I have some data on gDrive, for example at /projects/my_project/my_data*.

Also I have a simple notebook in gColab.

So, I would like to do something like:

for file in glob.glob("/projects/my_project/my_data*"):
    do_something(file)

Unfortunately, all examples (like this - https://colab.research.google.com/notebook#fileId=/v2/external/notebooks/io.ipynb, for example) suggests to only mainly load all necessary data to notebook.

But, if I have a lot of pieces of data, it can be quite complicated. How to solve this issue?


Solution

  • Good news, PyDrive has first class support on CoLab! PyDrive is a wrapper for the Google Drive python client. Here is an example on how you would download ALL files from a folder, similar to using glob + *:

    !pip install -U -q PyDrive
    import os
    from pydrive.auth import GoogleAuth
    from pydrive.drive import GoogleDrive
    from google.colab import auth
    from oauth2client.client import GoogleCredentials
    
    # 1. Authenticate and create the PyDrive client.
    auth.authenticate_user()
    gauth = GoogleAuth()
    gauth.credentials = GoogleCredentials.get_application_default()
    drive = GoogleDrive(gauth)
    
    # choose a local (colab) directory to store the data.
    local_download_path = os.path.expanduser('~/data')
    try:
      os.makedirs(local_download_path)
    except: pass
    
    # 2. Auto-iterate using the query syntax
    #    https://developers.google.com/drive/v2/web/search-parameters
    file_list = drive.ListFile(
        {'q': "'1SooKSw8M4ACbznKjnNrYvJ5wxuqJ-YCk' in parents"}).GetList()
    
    for f in file_list:
      # 3. Create & download by id.
      print('title: %s, id: %s' % (f['title'], f['id']))
      fname = os.path.join(local_download_path, f['title'])
      print('downloading to {}'.format(fname))
      f_ = drive.CreateFile({'id': f['id']})
      f_.GetContentFile(fname)
    
    
    with open(fname, 'r') as f:
      print(f.read())
    

    Notice that the arguments to drive.ListFile is a dictionary that coincides with the parameters used by Google Drive HTTP API (you can customize the q parameter to be tuned to your use-case).

    Know that in all cases, files/folders are encoded by id's (peep the 1SooKSw8M4ACbznKjnNrYvJ5wxuqJ-YCk) on Google Drive. This requires that you search Google Drive for the specific id corresponding to the folder you want to root your search in.

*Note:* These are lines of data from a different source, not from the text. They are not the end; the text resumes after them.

==> config.mk <==
export PLATFORM = sky130hd
export DESIGN_NAME = trailing_zero_bits_insert
export DESIGN_NICKNAME = d
export VERILOG_FILES = /design/src/rtl/trailing_zero_bits_insert.sv
export SDC_FILE = /design/constraint.sdc
export NUM_CORES = 1
export LEC_CHECK = 0
export ABC_AREA = 1
export BUFFER_PORTS_ARGS = -buffer_cell sky130_fd_sc_hd__buf_2
export CAP_MARGIN = 15
export CORE_MARGIN = 2
export CORE_UTILIZATION = 40
export CTS_CLUSTER_DIAMETER = 30
export DETAILED_ROUTE_END_ITERATION = 12
export GPL_TIMING_DRIVEN = 0
export MAX_ROUTING_LAYER = met4
export PLACE_DENSITY = 0.73
export SYNTH_ARGS = -nofsm -noshare
export SYNTH_HDL_FRONTEND = slang
export SYNTH_SLANG_ARGS = --single-unit
export TNS_END_PERCENT = 10
==> constraint.sdc <==
create_clock -name clk_i -period 2.8 [get_ports clk_i]
set_input_delay 0.28 -clock clk_i [delete_from_list [all_inputs] [get_ports clk_i]]
set_output_delay 0.28 -clock clk_i [all_outputs]
set_load 0.005 [all_outputs]
==> src/rtl/trailing_zero_bits_insert.sv <==
// Shifts an operand left by a clamped count, one bit per cycle, with a
// valid/ready handshake on both sides and a sticky flag for shifted-out ones.
module trailing_zero_bits_insert #(
    parameter int unsigned WIDTH = 16
) (
    input  logic                   clk_i,
    input  logic                   rst_ni,
    input  logic                   clear_i,
    input  logic                   valid_i,
    output logic                   ready_o,
    input  logic [WIDTH-1:0]       operand_i,
    input  logic [$clog2(WIDTH):0] count_i,
    output logic                   valid_o,
    input  logic                   ready_i,
    output logic [31:0]            result_o,
    output logic                   lost_o
);

    localparam int unsigned CW = $clog2(WIDTH) + 1;
    localparam logic [CW-1:0] WidthC = CW'(WIDTH);

    typedef enum logic [1:0] {StIdle, StShift, StDone} state_e;

    state_e           state_q, state_d;
    logic [WIDTH-1:0] shreg_q, shreg_d;
    logic [CW-1:0]    remaining_q, remaining_d;
    logic             lost_q, lost_d;
    logic [CW-1:0]    eff_count;
    logic             accept;

    assign eff_count = (count_i > WidthC) ? WidthC : count_i;
    assign accept    = valid_i & ready_o & ~clear_i;

    always_ff @(posedge clk_i or negedge rst_ni) begin
        if (!rst_ni) begin
            state_q     <= StIdle;
            shreg_q     <= '0;
            remaining_q <= '0;
            lost_q      <= 1'b0;
        end else begin
            state_q     <= state_d;
            shreg_q     <= shreg_d;
            remaining_q <= remaining_d;
            lost_q      <= lost_d;
        end
    end

    always_comb begin
        state_d = state_q;
        if (clear_i) begin
            state_d = StIdle;
        end else begin
            unique case (state_q)
                StIdle:  if (accept) state_d = (eff_count == '0) ? StDone : StShift;
                StShift: if (remaining_q == CW'(1)) state_d = StDone;
                StDone:  if (ready_i) state_d = StIdle;
                default: state_d = StIdle;
            endcase
        end
    end

    always_comb begin
        shreg_d     = shreg_q;
        remaining_d = remaining_q;
        lost_d      = lost_q;
        if (clear_i) begin
            shreg_d     = '0;
            remaining_d = '0;
            lost_d      = 1'b0;
        end else begin
            unique case (state_q)
                StIdle: begin
                    if (accept) begin
                        shreg_d     = operand_i;
                        remaining_d = eff_count;
                        lost_d      = 1'b0;
                    end
                end
                StShift: begin
                    shreg_d     = shreg_q << 1;
                    lost_d      = lost_q | shreg_q[WIDTH-1];
                    remaining_d = remaining_q - CW'(1);
                end
                StDone: begin
                    // Drop the finished result once it has been handed off.
                    if (ready_i) begin
                        shreg_d     = '0;
                        remaining_d = '0;
                        lost_d      = 1'b0;
                    end
                end
                default: begin
                    shreg_d     = '0;
                    remaining_d = '0;
                    lost_d      = 1'b0;
                end
            endcase
        end
    end

    // Outputs are gated by state so they read zero outside DONE.
    always_comb begin
        ready_o  = (state_q == StIdle) & rst_ni;
        valid_o  = (state_q == StDone);
        result_o = valid_o ? 32'(shreg_q) : 32'h0;
        lost_o   = valid_o & lost_q;
    end

endmodule

==> summary.md <==
| Metric | Value |
|---|---|
| Hold slack | -0.00388 ns |
| #FFs+latches synth | 24 |
| Antenna violations before repair | 0 |
| Yosys warns | 0 |
| Final core utilization | 50.6% |
| Design area | 2000 sq um |
| Reg clk slew, reported paths | roughly 0.08 ns |
| Post-synthesis cell count | 230 |
| Routed WL | between 3000 and 4000 um |
| Peak supply drop | about 290 uV |
| Max transition margin | 62.2% |
| Inst Count DP | between 300 and 400 |
| Worst skew pair latency | about 0.26 ns |
| Seq/Total Area, Yosys | approximately 37% |
| Vias in the first global route | roughly 1.3k |
| TritonCTS Buffers | 3 |
| Maximum net fanout on the critical path | 10 |
| Outcome | finished, violations left |
| Worst EP required | 2.52 ns |
| Tmin final | ~1.9 ns |
| Busiest grt layer | met2 |
| Largest net degree at the start of global routing | 27 |
| RSZ-0062 raised after global routing | no |
| Drt first pass iters | 4 |
| Post-CTS setup buffer count | 0 |
| Placed cell areas | ~2000 sq um |
| # Max-Cap Violations | 0 |
| Die height | between 60 and 70 um |
| Core Region | 3940 sq um |
| Compound-Gate Fraction of Synth Area | between 10% and 20% |
| Largest family of logic cells by synthesized area | simple AND/OR/NAND/NOR gates |
| Port Buf Inserts | between 40 and 50 |
| Rows | 23 |
| HPWL Detailed | between 2000 and 3000 um |
| Worst min path class | input pin to asynchronous set/reset pin |
| GRT Overall Usage | 17.3% |
| CTS Hold Bufs | 0 |
| Final net count | 322 |
| Final Non-Filler Cells | ~340 |
| Mux share of post-synthesis cell area | 0% |
| CP Launch Type | register |
| Slew at the pin closest to its max-slew limit | around 0.57 ns |
| Total number of vias | about 1.5k |
| Failing checks | negative hold slack |
| P&R area growth vs syn | 23.5% |
| CTS tree | yes |
| Fin Clk Skew | 0.00271 ns |
| Leak | around 0.0011 uW |
| GR Util met1 | 22.6% |
| Post-DRT Antenna Nets | 0 |
| Xor/xnor cell area share of the yosys netlist | 0% |
| M3 GR Usage | 2.50% |
| CTS resizes | 0 |
| Unique cell type count in the Yosys netlist | 23 |
| Most frequent cells in the layout | 61 x nand2_1, 46 x buf_2, 29 x nor2_1, 28 x inv_1, 26 x o21ai_0 |
| Die width | just under 70 um |
| Gp weighted congestion | about 0.85 |
| Tcrit/Tclk final | 69.2% |
| Via density | ~4.5 |
| Fmax | 516 MHz |
| Crit Path Category | register to output pin |
| Signal arrival time at the worst endpoint | roughly 1.7 ns |
| Initial Util | roughly two fifths |
| Mean post-synth cell area | around 7 sq um |
| ANT cells | 0 |
| GRT overflow | 0 |
| DRT iter0 DRCs | between 100 and 150 |
| Final Setup Violations | 0 |
| Post-Synth Simple-Gate Area | roughly 30% |
| Commonest non-fill, non-tap cell in the layout | nand2_1 |
| H-tree levels | 1 |
| # IOs | 61 |
| Drt drc | 0 |
| M2 GR Usage | 28.2% |
| Count of final hold-check violations | 1 |
| Worst Setup End Kind | output pin |
| Setup TNS | 0 ns |
| Root Driver | clkbuf_8 |
| Clk buf depth | 2 |
| Cell area power density | ~760 nW/um^2 |
| Wire per inst | roughly 11 um |
| Post-synthesis cell area | 1620 sq um |
| First-pass GRT wire length | approximately 5800 um |
| Ratio of cells with drive above 1 in the final layout | 28.8% |
| Sink Count | 24 |
| Area of the die | 4560 sq um |
| Adder-Cell Fraction of Synth Area | between 1.5 and 2% |
| Fin. max-slew vios | 0 |
## final cells by class
class	count	area, sq um
fill	404	1950
multi-input combinational	167	783
sequential	24	601
timing repair buffer	44	220
buffer	23	171
inverter	31	116
tap	50	62.6
clock buffer	3	41.3
## synthesized netlist by cell type
library cell / n / share of area (%)
buf_6: 3 / 2.1
nor2_1: 29 / 6.7
inv_1: 28 / 6.5
nand2_1: 61 / 14
a21oi_1: 1 / 0.31
o21ai_0: 26 / 8.1
or2_2: 1 / 0.39
nand3_2: 1 / 0.62
nand2_4: 2 / 1.4
inv_2: 2 / 0.46
o22ai_1: 1 / 0.39
conb_1: 1 / 0.23
nor3b_1: 1 / 0.46
ha_1: 2 / 1.5
nor2_4: 2 / 1.4
clkinv_1: 1 / 0.23
o21ai_2: 8 / 4.3
clkbuf_1: 2 / 0.46
buf_2: 2 / 0.62
dfrtp_1: 24 / 37
nand3_1: 14 / 4.3
buf_4: 16 / 7.4
o21ai_1: 2 / 0.62
## critical path, stage by stage (launching register included)
cell and delay [ns]:
dfrtp_1 0.43, inv_1 0.10, nor2_4 0.14, clkinv_1 0.22, buf_2 0.25, nor2_1 0.13
buf_2 0.13
## cell families after synthesis
group | count (synthesis)
AO/OA/AOI/OAI | 38
adder cells (fa/ha/maj) | 2
buffers and inverters | 54
flip-flops | 24
other | 1
AND/OR/NAND/NOR | 111
## flip-flops by register name, summed over array words and instances, names as in the netlist
signal	count
remaining_q	5
lost_q	1
state_q	2
shreg_q	16
## per-stage QoR
stage	total power, uW	worst slack (ns)
after floorplan	1110	1.43
after global placement	1290	1.05
after detailed placement	1310	1.04
after CTS	1510	0.841
after global routing	1670	0.738
final	1510	0.864
## layer usage
metal  vias to the layer above  wire length, um
met4                         0               19
met3                         2              145
li1                        806                -
met5                         -                0
met1                       682             1790
met2                        32             1670
## path summary, 6_finish.rpt
check	cells after the start	end	startpoint	slack (ns)
setup / recovery	6	result_o[5]	state_q[1]$_DFFE_PN0P_	0.86
hold / removal	1	remaining_q[2]$_DFFE_PN0P_	rst_ni	-0.004
setup reg to reg	6	shreg_q[8]$_DFFE_PN0P_	state_q[1]$_DFFE_PN0P_	1.32
hold reg to reg	2	remaining_q[4]$_DFFE_PN0P_	remaining_q[4]$_DFFE_PN0P_	0.53
max in group asynchronous	1	shreg_q[13]$_DFFE_PN0P_	rst_ni	2.42
min in group clk_i	3	shreg_q[0]$_DFFE_PN0P_	operand_i[0]	0.29
### config.mk
export PLATFORM = sky130hd
export DESIGN_NAME = host_pkt_tx
export DESIGN_NICKNAME = d
export VERILOG_FILES = /design/src/rtl/host_pkt_tx.sv
export SDC_FILE = /design/constraint.sdc
export NUM_CORES = 1
export LEC_CHECK = 0
export CORE_ASPECT_RATIO = 0.6
export CORE_MARGIN = 8
export CORE_UTILIZATION = 25
export DETAILED_ROUTE_END_ITERATION = 10
export SETUP_SLACK_MARGIN = 0.05
export SYNTH_ARGS = -nofsm -noshare
export SYNTH_HDL_FRONTEND = slang
export SYNTH_SLANG_ARGS = --single-unit
### constraint.sdc
create_clock -name clk_i -period 4.3 [get_ports clk_i]
set_input_delay 0.43 -clock clk_i [delete_from_list [all_inputs] [get_ports clk_i]]
set_output_delay 0.43 -clock clk_i [all_outputs]
set_load 0.005 [all_outputs]
<file path="src/rtl/pipeline_pkg.sv">
// rtl/pipeline_pkg.sv - shared pipeline types: loader states and header size
package pipeline_pkg;

    typedef enum logic [2:0] {
        IDLE,
        HEADER,
        LOAD,
        DONE,
        ERROR
    } loader_state_e;

    localparam int LOADER_HDR_BYTES = 4;

    function automatic int max_int(input int a, input int b);
        return (a > b) ? a : b;
    endfunction

endpackage

</file>
<file path="src/rtl/imem_loader_byte_assembler.sv">
// rtl/imem_loader_byte_assembler.sv - little-endian byte-to-word assembler with completion flag
module byte_assembler #(
    parameter int NBYTES = 4,
    parameter int CW     = 2
) (
    input  logic                clk_i,
    input  logic                reset_i,
    input  logic                clear_i,
    input  logic                valid_i,
    input  logic [7:0]          data_i,
    input  logic [CW-1:0]       last_idx_i,
    output logic [NBYTES*8-1:0] word_o,
    output logic                complete_o
);

    logic [NBYTES*8-1:0] shreg_q;
    logic [CW-1:0]       cnt_q;

    // word_o already contains the byte being accepted, so a completed word
    // can be registered by the consumer in the same cycle.
    always_comb begin
        word_o = shreg_q;
        for (int k = 0; k < NBYTES; k++) begin
            if (valid_i && cnt_q == CW'(k)) begin
                word_o[8*k +: 8] = data_i;
            end
        end
    end

    assign complete_o = valid_i && (cnt_q == last_idx_i);

    always_ff @(posedge clk_i) begin
        if (reset_i || clear_i) begin
            shreg_q <= '0;
            cnt_q   <= '0;
        end else if (valid_i) begin
            shreg_q <= word_o;
            cnt_q   <= complete_o ? '0 : cnt_q + 1'b1;
        end
    end

endmodule

</file>
<file path="src/rtl/imem_loader.sv">
// rtl/imem_loader.sv - fills imem from a byte stream (32-bit LE count + LE words), holding the core meanwhile
module imem_loader
    import pipeline_pkg::*;
#(
    parameter int XLEN            = 32,
    parameter int MEMORY_CAPACITY = 256,
    localparam int AW             = $clog2(MEMORY_CAPACITY)
) (
    input  logic            clk_i,
    input  logic            reset_i,
    input  logic            start_i,
    input  logic            byte_valid_i,
    input  logic [7:0]      byte_data_i,
    output logic            byte_ready_o,
    output logic            we_o,
    output logic [AW-1:0]   waddr_o,
    output logic [XLEN-1:0] wdata_o,
    output logic            core_hold_o,
    output logic            done_o,
    output logic            error_o,
    output logic [AW:0]     words_loaded_o
);

    localparam int BPW = XLEN / 8;
    localparam int NB  = max_int(BPW, LOADER_HDR_BYTES);
    localparam int CW  = max_int(2, $clog2(BPW));

    loader_state_e   state_q;
    logic [31:0]     n_q;
    logic [AW-1:0]   word_idx_q;
    logic [AW:0]     words_loaded_q;
    logic            we_q;
    logic [AW-1:0]   waddr_q;
    logic [XLEN-1:0] wdata_q;
    logic            done_q;
    logic            error_q;

    logic            xfer;
    logic            start_ok;
    logic [CW-1:0]   last_idx;
    logic [NB*8-1:0] asm_word;
    logic            asm_complete;
    logic [31:0]     hdr_n;
    logic            last_word;

    assign byte_ready_o = (state_q == HEADER) || (state_q == LOAD);
    assign xfer         = byte_valid_i && byte_ready_o;
    assign start_ok     = start_i && (state_q == IDLE || state_q == DONE || state_q == ERROR);
    assign last_idx     = (state_q == HEADER) ? CW'(LOADER_HDR_BYTES - 1) : CW'(BPW - 1);
    assign hdr_n        = asm_word[31:0];
    assign last_word    = (32'(words_loaded_q) + 32'd1) == n_q;

    // One assembler serves both the header count and the instruction words;
    // only the completing byte index differs between the two phases.
    byte_assembler #(
        .NBYTES (NB),
        .CW     (CW)
    ) u_asm (
        .clk_i      (clk_i),
        .reset_i    (reset_i),
        .clear_i    (start_ok),
        .valid_i    (xfer),
        .data_i     (byte_data_i),
        .last_idx_i (last_idx),
        .word_o     (asm_word),
        .complete_o (asm_complete)
    );

    always_ff @(posedge clk_i) begin
        if (reset_i) begin
            state_q        <= IDLE;
            n_q            <= '0;
            word_idx_q     <= '0;
            words_loaded_q <= '0;
            we_q           <= 1'b0;
            waddr_q        <= '0;
            wdata_q        <= '0;
            done_q         <= 1'b0;
            error_q        <= 1'b0;
        end else begin
            we_q <= 1'b0;
            case (state_q)
                IDLE, DONE, ERROR: begin
                    if (start_i) begin
                        state_q        <= HEADER;
                        word_idx_q     <= '0;
                        words_loaded_q <= '0;
                        done_q         <= 1'b0;
                        error_q        <= 1'b0;
                    end
                end
                HEADER: begin
                    if (asm_complete) begin
                        n_q <= hdr_n;
                        if (hdr_n == 32'd0 || hdr_n > 32'(MEMORY_CAPACITY)) begin
                            state_q <= ERROR;
                            error_q <= 1'b1;
                        end else begin
                            state_q <= LOAD;
                        end
                    end
                end
                LOAD: begin
                    if (asm_complete) begin
                        we_q           <= 1'b1;
                        waddr_q        <= word_idx_q;
                        wdata_q        <= asm_word[XLEN-1:0];
                        words_loaded_q <= words_loaded_q + 1'b1;
                        // word_idx stops at the last address so it never wraps at full capacity
                        if (last_word) begin
                            state_q <= DONE;
                            done_q  <= 1'b1;
                        end else begin
                            word_idx_q <= word_idx_q + 1'b1;
                        end
                    end
                end
                default: state_q <= IDLE;
            endcase
        end
    end

    assign we_o           = we_q;
    assign waddr_o        = waddr_q;
    assign wdata_o        = wdata_q;
    assign done_o         = done_q;
    assign error_o        = error_q;
    assign words_loaded_o = words_loaded_q;
    assign core_hold_o    = byte_ready_o || we_q;

endmodule

</file>
**src/rtl/mem_access_unit.sv**
```systemverilog
// Memory stage: single-outstanding valid/ready load/store with pipeline stall; non-memory ops pass straight through.
// Optional bus watchdog (BusErr) is enabled by defining MEM_ACCESS_TIMEOUT_EN.
module mem_access_unit #(
    parameter int unsigned DATA_WIDTH = 64
`ifdef MEM_ACCESS_TIMEOUT_EN
    ,
    parameter int unsigned TIMEOUT_CYC = 255
`endif
) (
    input  logic                  Clk,
    input  logic                  Rst,
    input  logic [DATA_WIDTH-1:0] RdWriteDataIn,
    input  logic [4:0]            RdAddrIn,
    input  logic                  RdWriteEnableIn,
    input  logic [DATA_WIDTH-1:0] ImmIn,
    input  logic [6:0]            OpCodeIn,
    input  logic [2:0]            Funct3In,
    input  logic [DATA_WIDTH-1:0] Rs1ReadDataIn,
    input  logic [DATA_WIDTH-1:0] Rs2ReadDataIn,
    output logic                  MemReqValid,
    input  logic                  MemReqReady,
    output logic [DATA_WIDTH-1:0] MemAddr,
    output logic                  MemWriteEnable,
    output logic [DATA_WIDTH-1:0] MemWriteData,
    output logic [7:0]            MemWriteMask,
    input  logic                  MemRespValid,
    input  logic [DATA_WIDTH-1:0] MemRespData,
    output logic [DATA_WIDTH-1:0] RdWriteDataOut,
    output logic [4:0]            RdAddrOut,
    output logic                  RdWriteEnableOut,
    output logic                  StallReq,
    output logic                  MisalignErr,
    output logic                  BusErr
);

    typedef enum logic [1:0] {S_IDLE, S_REQ, S_WAIT, S_DONE} state_t;

    state_t                  state_q, state_d;
    logic [DATA_WIDTH-1:0]   addr_q, addr_d;
    logic [2:0]              off_q, off_d;
    logic [DATA_WIDTH-1:0]   wdata_q, wdata_d;
    logic [7:0]              wmask_q, wmask_d;
    logic                    store_q, store_d;
    logic [2:0]              f3_q, f3_d;
    logic [4:0]              rd_q, rd_d;
    logic                    rdwe_q, rdwe_d;
    logic [DATA_WIDTH-1:0]   rdata_q, rdata_d;
    logic                    timed_out;

    logic [DATA_WIDTH-1:0]   ea, st_data, ld_shift, ld_ext;
    logic [7:0]              st_mask;
    logic                    is_load, is_store, is_mem, misalign, go_mem;

    assign ea       = Rs1ReadDataIn + ImmIn;
    assign is_load  = (OpCodeIn == 7'b0000011);
    assign is_store = (OpCodeIn == 7'b0100011);
    assign is_mem   = is_load | is_store;
    assign go_mem   = is_mem & ~misalign;
    assign st_data  = Rs2ReadDataIn << {ea[2:0], 3'b000};
    assign ld_shift = MemRespData >> {off_q, 3'b000};

    always_comb begin
        misalign = 1'b0;
        st_mask  = 8'hFF;
        case (Funct3In[1:0])
            2'b00: begin misalign = 1'b0;     st_mask = 8'h01 << ea[2:0]; end
            2'b01: begin misalign = ea[0];    st_mask = 8'h03 << ea[2:0]; end
            2'b10: begin misalign = |ea[1:0]; st_mask = 8'h0F << ea[2:0]; end
            default: begin misalign = |ea[2:0]; st_mask = 8'hFF; end
        endcase
    end

    always_comb begin
        ld_ext = ld_shift;
        case (f3_q)
            3'b000:  ld_ext = {{56{ld_shift[7]}},  ld_shift[7:0]};
            3'b001:  ld_ext = {{48{ld_shift[15]}}, ld_shift[15:0]};
            3'b010:  ld_ext = {{32{ld_shift[31]}}, ld_shift[31:0]};
            3'b100:  ld_ext = {56'b0, ld_shift[7:0]};
            3'b101:  ld_ext = {48'b0, ld_shift[15:0]};
            3'b110:  ld_ext = {32'b0, ld_shift[31:0]};
            default: ld_ext = ld_shift;
        endcase
    end

`ifdef MEM_ACCESS_TIMEOUT_EN
    localparam logic [7:0] TMO_LAST = 8'(TIMEOUT_CYC - 1);
    logic [7:0] cnt_q, cnt_d;
    logic       tmo_q, tmo_d;
    assign timed_out = tmo_q;
`else
    assign timed_out = 1'b0;
`endif

    always_comb begin
        state_d = state_q;
        addr_d  = addr_q;
        off_d   = off_q;
        wdata_d = wdata_q;
        wmask_d = wmask_q;
        store_d = store_q;
        f3_d    = f3_q;
        rd_d    = rd_q;
        rdwe_d  = rdwe_q;
        rdata_d = rdata_q;
        case (state_q)
            S_IDLE: if (go_mem) begin
                state_d = S_REQ;
                addr_d  = {ea[DATA_WIDTH-1:3], 3'b000};
                off_d   = ea[2:0];
                store_d = is_store;
                f3_d    = Funct3In;
                rd_d    = RdAddrIn;
                rdwe_d  = RdWriteEnableIn;
                wdata_d = is_store ? st_data : '0;
                wmask_d = is_store ? st_mask : '0;
            end
            S_REQ:  if (MemReqReady) state_d = S_WAIT;
            S_WAIT: if (MemRespValid) begin
                state_d = S_DONE;
                rdata_d = store_q ? '0 : ld_ext;
            end
            default: state_d = S_IDLE;
        endcase
`ifdef MEM_ACCESS_TIMEOUT_EN
        tmo_d = (state_q == S_IDLE) ? 1'b0 : tmo_q;
        // Watchdog only fires while the FSM is parked in REQ/WAIT; any transition restarts it.
        if ((state_q == S_REQ || state_q == S_WAIT) && state_d == state_q && cnt_q == TMO_LAST) begin
            state_d = S_DONE;
            tmo_d   = 1'b1;
        end
        if (state_d != state_q)
            cnt_d = '0;
        else if (state_q == S_REQ || state_q == S_WAIT)
            cnt_d = cnt_q + 8'd1;
        else
            cnt_d = '0;
`endif
    end

    always_ff @(posedge Clk or posedge Rst) begin
        if (Rst) begin
            state_q <= S_IDLE;
            addr_q  <= '0;
            off_q   <= '0;
            wdata_q <= '0;
            wmask_q <= '0;
            store_q <= 1'b0;
            f3_q    <= '0;
            rd_q    <= '0;
            rdwe_q  <= 1'b0;
            rdata_q <= '0;
`ifdef MEM_ACCESS_TIMEOUT_EN
            cnt_q   <= '0;
            tmo_q   <= 1'b0;
`endif
        end else begin
            state_q <= state_d;
            addr_q  <= addr_d;
            off_q   <= off_d;
            wdata_q <= wdata_d;
            wmask_q <= wmask_d;
            store_q <= store_d;
            f3_q    <= f3_d;
            rd_q    <= rd_d;
            rdwe_q  <= rdwe_d;
            rdata_q <= rdata_d;
`ifdef MEM_ACCESS_TIMEOUT_EN
            cnt_q   <= cnt_d;
            tmo_q   <= tmo_d;
`endif
        end
    end

    assign MemAddr      = addr_q;
    assign MemWriteData = wdata_q;
    assign MemWriteMask = wmask_q;

    // IDLE is a combinational bypass, so reset must also mask the pass-through path.
    always_comb begin
        MemReqValid      = 1'b0;
        MemWriteEnable   = 1'b0;
        StallReq         = 1'b0;
        MisalignErr      = 1'b0;
        BusErr           = 1'b0;
        RdWriteDataOut   = '0;
        RdAddrOut        = '0;
        RdWriteEnableOut = 1'b0;
        if (!Rst) begin
            case (state_q)
                S_IDLE: begin
                    RdWriteDataOut   = RdWriteDataIn;
                    RdAddrOut        = RdAddrIn;
                    RdWriteEnableOut = RdWriteEnableIn & ~is_mem;
                    StallReq         = go_mem;
                    MisalignErr      = is_mem & misalign;
                end
                S_REQ: begin
                    MemReqValid    = 1'b1;
                    MemWriteEnable = store_q;
                    StallReq       = 1'b1;
                    RdAddrOut      = rd_q;
                end
                S_WAIT: begin
                    StallReq  = 1'b1;
                    RdAddrOut = rd_q;
                end
                default: begin
                    RdAddrOut        = rd_q;
                    RdWriteDataOut   = store_q ? '0 : rdata_q;
                    RdWriteEnableOut = ~store_q & rdwe_q & ~timed_out;
                    BusErr           = timed_out;
                end
            endcase
        end
    end

endmodule

```
`config.mk`:
```
export PLATFORM = sky130hd
export DESIGN_NAME = mem_ctrl
export DESIGN_NICKNAME = d
export VERILOG_FILES = /design/src/rtl/pdua_mem_pkg.sv /design/src/rtl/mem_wait_cnt.sv /design/src/rtl/mem_ctrl.sv
export SDC_FILE = /design/constraint.sdc
export NUM_CORES = 1
export LEC_CHECK = 0
export CORE_ASPECT_RATIO = 1.25
export CORE_MARGIN = 2
export CORE_UTILIZATION = 50
export CTS_BUF_LIST = sky130_fd_sc_hd__clkbuf_8 sky130_fd_sc_hd__clkbuf_16
export DETAILED_ROUTE_END_ITERATION = 12
export PLACE_DENSITY = 0.84
export SLEW_MARGIN = 20
export SYNTH_ARGS = -nofsm -noshare
export SYNTH_HDL_FRONTEND = slang
export SYNTH_SLANG_ARGS = --single-unit
```
`constraint.sdc`:
```
create_clock -name clk -period 2.73 [get_ports clk]
set_input_delay 0.273 -clock clk [delete_from_list [all_inputs] [get_ports clk]]
set_output_delay 0.273 -clock clk [all_outputs]
set_load 0.01 [all_outputs]
```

    For example, navigate to the folder "/projects/my_project/my_data" that is located in your Google Drive.

    Google Drive

    See that it contains some files, in which we want to download to CoLab. To get the id of the folder in order to use it by PyDrive, look at the url and extract the id parameter. In this case, the url corresponding to the folder was:

    https://drive.google.com/drive/folders/1SooKSw8M4ACbznKjnNrYvJ5wxuqJ-YCk

    Where the id is the last piece of the url: 1SooKSw8M4ACbznKjnNrYvJ5wxuqJ-YCk.